*** Opening of Records to process ***
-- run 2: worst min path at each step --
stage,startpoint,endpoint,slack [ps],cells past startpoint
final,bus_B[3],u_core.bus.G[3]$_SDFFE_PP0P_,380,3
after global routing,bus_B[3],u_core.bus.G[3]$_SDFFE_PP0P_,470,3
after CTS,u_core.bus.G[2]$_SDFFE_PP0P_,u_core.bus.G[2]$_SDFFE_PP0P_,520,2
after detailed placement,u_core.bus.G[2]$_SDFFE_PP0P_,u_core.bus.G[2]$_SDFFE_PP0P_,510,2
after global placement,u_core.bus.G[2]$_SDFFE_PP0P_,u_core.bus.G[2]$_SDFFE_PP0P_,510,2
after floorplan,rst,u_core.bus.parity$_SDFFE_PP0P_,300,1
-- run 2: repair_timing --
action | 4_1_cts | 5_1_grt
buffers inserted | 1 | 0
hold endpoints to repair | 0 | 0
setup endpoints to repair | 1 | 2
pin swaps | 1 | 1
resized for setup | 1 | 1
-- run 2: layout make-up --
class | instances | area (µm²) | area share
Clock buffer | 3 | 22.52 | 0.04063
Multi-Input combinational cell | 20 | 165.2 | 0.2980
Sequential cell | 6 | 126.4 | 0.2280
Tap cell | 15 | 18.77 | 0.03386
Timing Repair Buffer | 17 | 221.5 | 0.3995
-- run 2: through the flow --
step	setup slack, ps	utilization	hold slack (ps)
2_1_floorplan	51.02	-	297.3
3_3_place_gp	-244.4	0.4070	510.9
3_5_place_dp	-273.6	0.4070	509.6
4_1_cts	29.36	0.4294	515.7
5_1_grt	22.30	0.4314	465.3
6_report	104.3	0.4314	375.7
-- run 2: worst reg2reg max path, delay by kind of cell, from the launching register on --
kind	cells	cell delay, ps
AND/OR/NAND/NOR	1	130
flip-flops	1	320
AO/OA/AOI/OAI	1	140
## src/rtl/mr1_mem_arbiter.sv

```systemverilog
// Shares one memory port between MR1 fetch and data buses; in-order ID FIFO routes read responses.
// Optional MEM_ARB_RR_EN selects round-robin arbitration instead of fixed DATA-over-INSTR priority.
module mr1_mem_arbiter #(
  parameter int unsigned MAX_OUTSTANDING = 4
) (
  input  logic        clk,
  input  logic        reset_n,
  input  logic        instr_req_valid,
  output logic        instr_req_ready,
  input  logic [31:0] instr_req_addr,
  output logic        instr_rsp_valid,
  output logic [31:0] instr_rsp_data,
  input  logic        data_req_valid,
  output logic        data_req_ready,
  input  logic        data_req_wr,
  input  logic [1:0]  data_req_size,
  input  logic [31:0] data_req_addr,
  input  logic [31:0] data_req_data,
  output logic        data_rsp_valid,
  output logic [31:0] data_rsp_data,
  output logic        mem_req_valid,
  input  logic        mem_req_ready,
  output logic        mem_req_wr,
  output logic [1:0]  mem_req_size,
  output logic [31:0] mem_req_addr,
  output logic [31:0] mem_req_data,
  input  logic        mem_rsp_valid,
  input  logic [31:0] mem_rsp_data,
  output logic        rsp_err
);

  localparam int unsigned CW = $clog2(MAX_OUTSTANDING + 1);
  localparam int unsigned PW = (MAX_OUTSTANDING > 1) ? $clog2(MAX_OUTSTANDING) : 1;
  localparam logic [CW-1:0] MaxCount = CW'(MAX_OUTSTANDING);
  localparam logic [PW-1:0] LastPtr = PW'(MAX_OUTSTANDING - 1);

  typedef enum logic [1:0] {GrIdle, GrInstr, GrData} grant_e;

  grant_e grant, lock_grant_q, lock_grant_d;
  logic lock_q, lock_d;
  logic [CW-1:0] count_q, count_d;
  logic [PW-1:0] wr_ptr_q, rd_ptr_q;
  logic [MAX_OUTSTANDING-1:0] id_q;  // 1 = data requester, 0 = fetch
  logic rsp_err_q;
  logic full, empty, req_pending, hs, push, pop, head_is_data;

`ifdef MEM_ARB_RR_EN
  logic last_data_q;

  always_ff @(posedge clk) begin
    if (!reset_n) begin
      last_data_q <= 1'b0;
    end else if (hs) begin
      last_data_q <= (grant == GrData);
    end
  end
`endif

  assign full  = (count_q == MaxCount);
  assign empty = (count_q == '0);

  always_comb begin
    grant = GrIdle;
    if (!reset_n) begin
      grant = GrIdle;
    end else if (lock_q) begin
      grant = lock_grant_q;
    end else if (data_req_valid && instr_req_valid) begin
`ifdef MEM_ARB_RR_EN
      grant = last_data_q ? GrInstr : GrData;
`else
      grant = GrData;
`endif
    end else if (data_req_valid) begin
      grant = GrData;
    end else if (instr_req_valid) begin
      grant = GrInstr;
    end
  end

  always_comb begin
    req_pending  = 1'b0;
    mem_req_wr   = 1'b0;
    mem_req_size = 2'd0;
    mem_req_addr = '0;
    mem_req_data = '0;
    unique case (grant)
      GrInstr: begin
        req_pending  = instr_req_valid;
        mem_req_size = 2'd2;
        mem_req_addr = instr_req_addr;
      end
      GrData: begin
        req_pending  = data_req_valid;
        mem_req_wr   = data_req_wr;
        mem_req_size = data_req_size;
        mem_req_addr = data_req_addr;
        mem_req_data = data_req_data;
      end
      default: ;
    endcase
  end

  assign mem_req_valid   = req_pending && !full;
  assign instr_req_ready = mem_req_ready && !full && (grant == GrInstr);
  assign data_req_ready  = mem_req_ready && !full && (grant == GrData);
  assign hs   = mem_req_valid && mem_req_ready;
  assign push = hs && ((grant == GrInstr) || !data_req_wr);
  assign pop  = reset_n && mem_rsp_valid && !empty;

  assign head_is_data    = id_q[rd_ptr_q];
  assign instr_rsp_valid = pop && !head_is_data;
  assign data_rsp_valid  = pop && head_is_data;
  assign instr_rsp_data  = instr_rsp_valid ? mem_rsp_data : '0;
  assign data_rsp_data   = data_rsp_valid ? mem_rsp_data : '0;
  assign rsp_err         = rsp_err_q && reset_n;

  // A full FIFO blocks the port without releasing or taking a lock.
  always_comb begin
    lock_d       = lock_q;
    lock_grant_d = lock_grant_q;
    if (!full) begin
      lock_d       = req_pending && !mem_req_ready;
      lock_grant_d = lock_d ? grant : GrIdle;
    end
  end

  always_comb begin
    count_d = count_q;
    if (push && !pop) begin
      count_d = count_q + CW'(1);
    end else if (pop && !push) begin
      count_d = count_q - CW'(1);
    end
  end

  always_ff @(posedge clk) begin
    if (!reset_n) begin
      lock_q       <= 1'b0;
      lock_grant_q <= GrIdle;
      count_q      <= '0;
      wr_ptr_q     <= '0;
      rd_ptr_q     <= '0;
      id_q         <= '0;
      rsp_err_q    <= 1'b0;
    end else begin
      lock_q       <= lock_d;
      lock_grant_q <= lock_grant_d;
      count_q      <= count_d;
      if (push) begin
        id_q[wr_ptr_q] <= (grant == GrData);
        wr_ptr_q       <= (wr_ptr_q == LastPtr) ? '0 : wr_ptr_q + PW'(1);
      end
      if (pop) begin
        rd_ptr_q <= (rd_ptr_q == LastPtr) ? '0 : rd_ptr_q + PW'(1);
      end
      if (mem_rsp_valid && empty) begin
        rsp_err_q <= 1'b1;
      end
    end
  end

endmodule

```
**config.mk**
```make
export PLATFORM = sky130hd
export DESIGN_NAME = lfsr_crc_stream
export DESIGN_NICKNAME = d
export VERILOG_FILES = /design/src/rtl/lfsr_pkg.sv /design/src/rtl/lfsr.sv /design/src/rtl/lfsr_crc_stream.sv
export SDC_FILE = /design/constraint.sdc
export NUM_CORES = 1
export LEC_CHECK = 0
export ABC_AREA = 0
export CELL_PAD_IN_SITES_DETAIL_PLACEMENT = 1
export CELL_PAD_IN_SITES_GLOBAL_PLACEMENT = 2
export CORE_MARGIN = 2
export CORE_UTILIZATION = 39
export CTS_CLUSTER_SIZE = 24
export DETAILED_ROUTE_END_ITERATION = 10
export PLACE_DENSITY_LB_ADDON = 0.1
export SLEW_MARGIN = 20
export SYNTH_ARGS = -nofsm -noshare
export SYNTH_HDL_FRONTEND = slang
export SYNTH_SLANG_ARGS = --single-unit --ignore-timing --ignore-initial --compat-mode --unroll-limit 50000
```
**constraint.sdc**
```tcl
create_clock -name clk -period 11 [get_ports clk]
set_input_delay 1.65 -clock clk [delete_from_list [all_inputs] [get_ports clk]]
set_output_delay 1.65 -clock clk [all_outputs]
set_load 0.05 [all_outputs]
```
**src/rtl/lfsr_pkg.sv**
```systemverilog
// Shared LFSR/CRC definitions: configuration names, output FSM states and
// the byte-keep helper used to size the final beat of a frame.
package lfsr_pkg;

    localparam string LFSR_GALOIS    = "GALOIS";
    localparam string LFSR_FIBONACCI = "FIBONACCI";

    // Widest keep vector keep_count() accepts; callers zero-extend to this.
    localparam int KEEP_MAX = 128;

    typedef enum logic {
        OUT_EMPTY = 1'b0,
        OUT_FULL  = 1'b1
    } out_state_t;

    // Number of contiguous ones starting at bit 0; anything above the first
    // zero is ignored, so 8'b0000_1011 counts as 2.
    function automatic int unsigned keep_count(input logic [KEEP_MAX-1:0] keep);
        int unsigned n;
        logic        run;
        n   = 0;
        run = 1'b1;
        for (int i = 0; i < KEEP_MAX; i++) begin
            run = run & keep[i];
            if (run) begin
                n++;
            end
        end
        return n;
    endfunction

endpackage

```
**src/rtl/lfsr.sv**
```systemverilog
// Combinational LFSR step: advances state_in over every bit of data_in.
// Byte 0 is consumed first; REVERSE selects LSB-first order within a byte.
module lfsr
    import lfsr_pkg::*;
#(
    parameter int                    LFSR_WIDTH  = 32,
    parameter logic [LFSR_WIDTH-1:0] LFSR_POLY   = 32'h04c11db7,
    parameter string                 LFSR_CONFIG = "GALOIS",
    parameter bit                    REVERSE     = 1'b1,
    parameter int                    DATA_WIDTH  = 8,
    parameter string                 STYLE       = "AUTO"
) (
    input  logic [DATA_WIDTH-1:0] data_in,
    input  logic [LFSR_WIDTH-1:0] state_in,
    output logic [LFSR_WIDTH-1:0] state_out
);

    localparam bit                    IS_GALOIS = (LFSR_CONFIG == LFSR_GALOIS);
    localparam logic [LFSR_WIDTH-1:0] POLY_REV  = {<<{LFSR_POLY}};

    if (LFSR_CONFIG != LFSR_GALOIS && LFSR_CONFIG != LFSR_FIBONACCI) begin : g_bad_config
        $error("lfsr: LFSR_CONFIG must be GALOIS or FIBONACCI");
    end

    // Only the unrolled-loop form exists; AUTO maps onto it.
    if (STYLE != "AUTO" && STYLE != "LOOP") begin : g_bad_style
        $error("lfsr: STYLE must be AUTO or LOOP");
    end

    logic [LFSR_WIDTH-1:0] state;
    logic                  fb;
    logic                  din;

    // Reflected modes keep the register bit-reversed so the result needs no
    // final reflection.
    always_comb begin
        state = state_in;
        fb    = 1'b0;
        din   = 1'b0;
        for (int i = 0; i < DATA_WIDTH; i++) begin
            din = REVERSE ? data_in[i] : data_in[8*(i/8) + 7 - (i%8)];
            if (IS_GALOIS) begin
                if (REVERSE) begin
                    fb    = state[0] ^ din;
                    state = state >> 1;
                    if (fb) state ^= POLY_REV;
                end else begin
                    fb    = state[LFSR_WIDTH-1] ^ din;
                    state = state << 1;
                    if (fb) state ^= LFSR_POLY;
                end
            end else begin
                if (REVERSE) begin
                    fb = din ^ state[0];
                    for (int j = 1; j < LFSR_WIDTH; j++) begin
                        if (LFSR_POLY[LFSR_WIDTH-j]) fb ^= state[j];
                    end
                    state = {fb, state[LFSR_WIDTH-1:1]};
                end else begin
                    fb = din ^ state[LFSR_WIDTH-1];
                    for (int j = 0; j < LFSR_WIDTH-1; j++) begin
                        if (LFSR_POLY[j+1]) fb ^= state[j];
                    end
                    state = {state[LFSR_WIDTH-2:0], fb};
                end
            end
        end
        state_out = state;
    end

endmodule

```
**src/rtl/lfsr_crc_stream.sv**
```systemverilog
// Framed CRC engine: accumulates a CRC over multi-beat frames and emits one
// CRC plus saturating byte count per frame behind a valid/ready handshake.
//
// state     | meaning
// ----------+----------------------------------------------------------
// OUT_EMPTY | no result held; crc_out_valid low
// OUT_FULL  | result held in crc_out/crc_out_len until crc_out_ready
module lfsr_crc_stream
    import lfsr_pkg::*;
#(
    parameter int                    LFSR_WIDTH  = 32,
    parameter logic [LFSR_WIDTH-1:0] LFSR_POLY   = 32'h04c11db7,
    parameter logic [LFSR_WIDTH-1:0] LFSR_INIT   = '1,
    parameter string                 LFSR_CONFIG = "GALOIS",
    parameter bit                    REVERSE     = 1'b1,
    parameter bit                    INVERT      = 1'b1,
    parameter int                    DATA_WIDTH  = 64,
    parameter int                    KEEP_WIDTH  = DATA_WIDTH/8,
    parameter int                    LEN_WIDTH   = 16,
    parameter string                 STYLE       = "AUTO"
) (
    input  logic                  clk,
    input  logic                  rst,
    input  logic [DATA_WIDTH-1:0] data_in,
    input  logic [KEEP_WIDTH-1:0] data_in_keep,
    input  logic                  data_in_valid,
    input  logic                  data_in_last,
    output logic                  data_in_ready,
    output logic [LFSR_WIDTH-1:0] crc_out,
    output logic [LEN_WIDTH-1:0]  crc_out_len,
    output logic                  crc_out_valid,
    input  logic                  crc_out_ready
);

    localparam int CNT_W = $clog2(KEEP_WIDTH + 1);
    localparam int SUM_W = LEN_WIDTH + CNT_W;

    if (KEEP_WIDTH * 8 != DATA_WIDTH || KEEP_WIDTH > KEEP_MAX) begin : g_bad_width
        $error("lfsr_crc_stream: DATA_WIDTH must be 8*KEEP_WIDTH, KEEP_WIDTH <= KEEP_MAX");
    end

    logic [LFSR_WIDTH-1:0] crc_state;
    logic [LEN_WIDTH-1:0]  byte_cnt;
    out_state_t            out_state;
    out_state_t            out_state_next;

    logic                  fire;
    logic                  last_fire;
    logic [CNT_W-1:0]      keep_n;
    logic [CNT_W-1:0]      addend;
    logic [SUM_W-1:0]      len_sum;
    logic [LEN_WIDTH-1:0]  len_next;
    logic [LFSR_WIDTH-1:0] last_state;
    logic [LFSR_WIDTH-1:0] lane_state [KEEP_WIDTH];

    // Instance k folds the low k+1 bytes into crc_state.
    for (genvar k = 0; k < KEEP_WIDTH; k++) begin : g_lane
        lfsr #(
            .LFSR_WIDTH (LFSR_WIDTH),
            .LFSR_POLY  (LFSR_POLY),
            .LFSR_CONFIG(LFSR_CONFIG),
            .REVERSE    (REVERSE),
            .DATA_WIDTH (8 * (k + 1)),
            .STYLE      (STYLE)
        ) u_lfsr (
            .data_in  (data_in[8*(k+1)-1:0]),
            .state_in (crc_state),
            .state_out(lane_state[k])
        );
    end

    assign crc_out_valid = (out_state == OUT_FULL);
    assign data_in_ready = !crc_out_valid || crc_out_ready;
    assign fire          = data_in_valid && data_in_ready;
    assign last_fire     = fire && data_in_last;

    always_comb begin
        keep_n     = CNT_W'(keep_count(KEEP_MAX'(data_in_keep)));
        last_state = crc_state;
        for (int k = 0; k < KEEP_WIDTH; k++) begin
            if (int'(keep_n) == k + 1) last_state = lane_state[k];
        end
        addend  = data_in_last ? keep_n : CNT_W'(KEEP_WIDTH);
        len_sum = SUM_W'(byte_cnt) + SUM_W'(addend);
        if (len_sum[SUM_W-1:LEN_WIDTH] != '0) begin
            len_next = '1;
        end else begin
            len_next = len_sum[LEN_WIDTH-1:0];
        end
    end

    // A result can only be taken from FULL when the consumer is ready, so a
    // simultaneous last beat keeps the FSM in FULL with no bubble.
    always_comb begin
        out_state_next = out_state;
        case (out_state)
            OUT_EMPTY: if (last_fire) out_state_next = OUT_FULL;
            OUT_FULL:  if (crc_out_ready && !last_fire) out_state_next = OUT_EMPTY;
            default:   out_state_next = OUT_EMPTY;
        endcase
    end

    always_ff @(posedge clk) begin
        if (rst) begin
            crc_state   <= LFSR_INIT;
            byte_cnt    <= '0;
            out_state   <= OUT_EMPTY;
            crc_out     <= '0;
            crc_out_len <= '0;
        end else begin
            out_state <= out_state_next;
            if (last_fire) begin
                crc_state   <= LFSR_INIT;
                byte_cnt    <= '0;
                crc_out     <= INVERT ? ~last_state : last_state;
                crc_out_len <= len_next;
            end else if (fire) begin
                crc_state <= lane_state[KEEP_WIDTH-1];
                byte_cnt  <= len_next;
            end
        end
    end

endmodule

```
==> flow_results.org <==
** Route
- First-iteration detailed-routing DRC count :: 895
- Post-route ant nets :: 0
- The detailed router placed 12.6k vias in this run.
- Post-detailed-route wirelength per cell :: between 20 and 30 um
- After detailed routing, the number of remaining DRC violations is 0.
- For this run, the detailed router's first-pass iteration total came to 5.
- Post-detailed-route via-to-cell ratio :: approximately 5.6
- Overall routed net length :: around 65 mm

** Die
- Row cnt :: 74
- The initial utilization of the core area, before any placement, comes to 0.393.
- The floorplan step defined a core boundary enclosing ~41,000 um2.
- The floorplan step set the die height to 206 um.
- Die width :: 206 um
- Die Outline Area :: around 43,000 um2
- Pin placement for this block handled between 100 and 150 I/O pins.

** Clock network
- In this run the deepest clock path goes through 2 buffers.
- Post CTS Setup Buffer Count :: 0
- In this run, post-CTS hold repair placed 0 buffers.
- The cell sitting at the root of the clock tree is a clkbuf_16.
- The clock net in this run drives a total of 97 sinks.
- CTS buffer count :: 9
- CTS built an H-tree with a depth of 3.
- After clock tree synthesis, the repair step resized 0 gates.
- Clock tree from TritonCTS :: done
- Clock latency on the worst-skew pair, taken at its later pin, is 350 ps.
- Clock-pin slew was measured on the worst setup and hold paths at roughly 80 ps.

** Logic synthesis
- Of all cell types, the one taking the most synthesized area is xnor3_1.
- Post-synth ARST share :: 0
- In this run the cell area of the synthesized design comes to around 16,000 um2.
- Sequential area share after synthesis :: 0.122
- Most area-consuming cells after synthesis :: xnor3_1 (21%), xnor2_1 (19%), dfxtp_1 (12%), xor2_1 (5.9%), xor3_1 (4.3%)
- Each instance of the synthesized netlist takes up on average approximately 9.8 um2.
- Warnings from Yosys :: 0
- Number of flip-flops and latches in the synthesized netlist :: 97
- Most used flip-flop cell after synthesis :: dfxtp_1
- In this run, distinct cell masters in the synthesized netlist total 56.
- The synthesized design contains 0 enable-type register cells.
- The share of synthesized area in the top cell type comes to 0.207.
- Count of mapped cells out of synthesis :: between 1.5k and 2k
- The number of nets in the synthesized netlist is ~1.7k.

** Finish
- Layout-stage area growth over the synthesis result :: 14.0%
- Registers take 1940 um2.
- Counting the fill cells in the layout gives ~4.5k.
- Of the cells placed in the final design, the portion with a size suffix greater than 1 is 0.0972.
- Most frequent standard cell in the layout excluding fill and tap cells :: xnor2_1
- Most frequent cells in the layout :: xnor2_1 (338), xnor3_1 (147), nand2_1 (146)
- The net count of the finished layout is about 1.8k.
- Area of the multi-input gates :: 13,600 um2
- Count of antenna diodes in the layout :: 0
- At the end of the flow the core is filled with cells to 0.448.

** Global routing
- Vias in the first global route :: 13.2k
- Global routing finished with a remaining overflow of 0.
- Antenna violations before repair :: 0
- For this run, the total global-route usage over all layers was measured as 0.306.
- Wire length of the first global-routing pass :: 92.7 mm
- Entering global routing, the biggest net connects 67 pins.

** Timing
- Final hold analysis gives a worst-case slack of around 440 ps.
- Transition at the pin with the smallest max-transition slack :: between 1000 and 1500 ps
- Measured against its own limit, the worst slew margin works out to 0.278.
- Subtracting the final worst setup slack from the clock period gives 10,390 ps.
- Ratio of final minimum period to clock period :: 0.945
- Timing-limited maximum frequency :: ~96 MHz
- The number of max-slew violations in the final report is 0.
- The number of hold violations in the final report was 0.
- Clock skew :: approximately 10 ps
- Setup repair after global routing left no endpoint under its margin.
- Setup slack closes at ~600 ps.
- For the final routed database, the setup TNS stands at 0 ps.
- Final setup violating endpoints :: 0

** Worst setup path
- Data on the critical path is required at its endpoint by roughly 11,000 ps.
- Cell depth of the worst flop-to-flop path :: 17
- Critical path launch point type :: input pin
- The worst setup path is of the in -> reg kind.
- Crit path arrival time :: ~11,000 ps
- The setup check on the worst reg-to-reg path leaves a slack of roughly 1800 ps.
- Critical Path Sink Type :: flip-flop
- Of all nets on the critical path, the largest fanout is 9.
- R2r endpoint :: crc_out[20]
- The startpoint identified for the worst register-to-register timing path is crc_state[0].

** Hold path
- The worst hold path begins at crc_out[29].
- The worst hold path terminates at crc_out[29].
- Cell count of the worst hold path :: 2
- Worst Hold Class :: reg -> reg

** Placement
- Once detailed placement completed, the half-perimeter wirelength came to between 50 and 60 mm.
- At the end of routability-driven placement, the weighted congestion stood at 0.958.
- Post-place setup slack :: between 200 and 300 ps
- During placement, the flow inserted port buffers numbering 126.

** Run
- Max-cap violations in this run came to 0.

** Run status
- The run finished with clean final reports.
*** Close of Records to process ***
Check each line of the data above for the word "frequent", then state how many lines have it. Give the number alone.

Result of this exercise: 2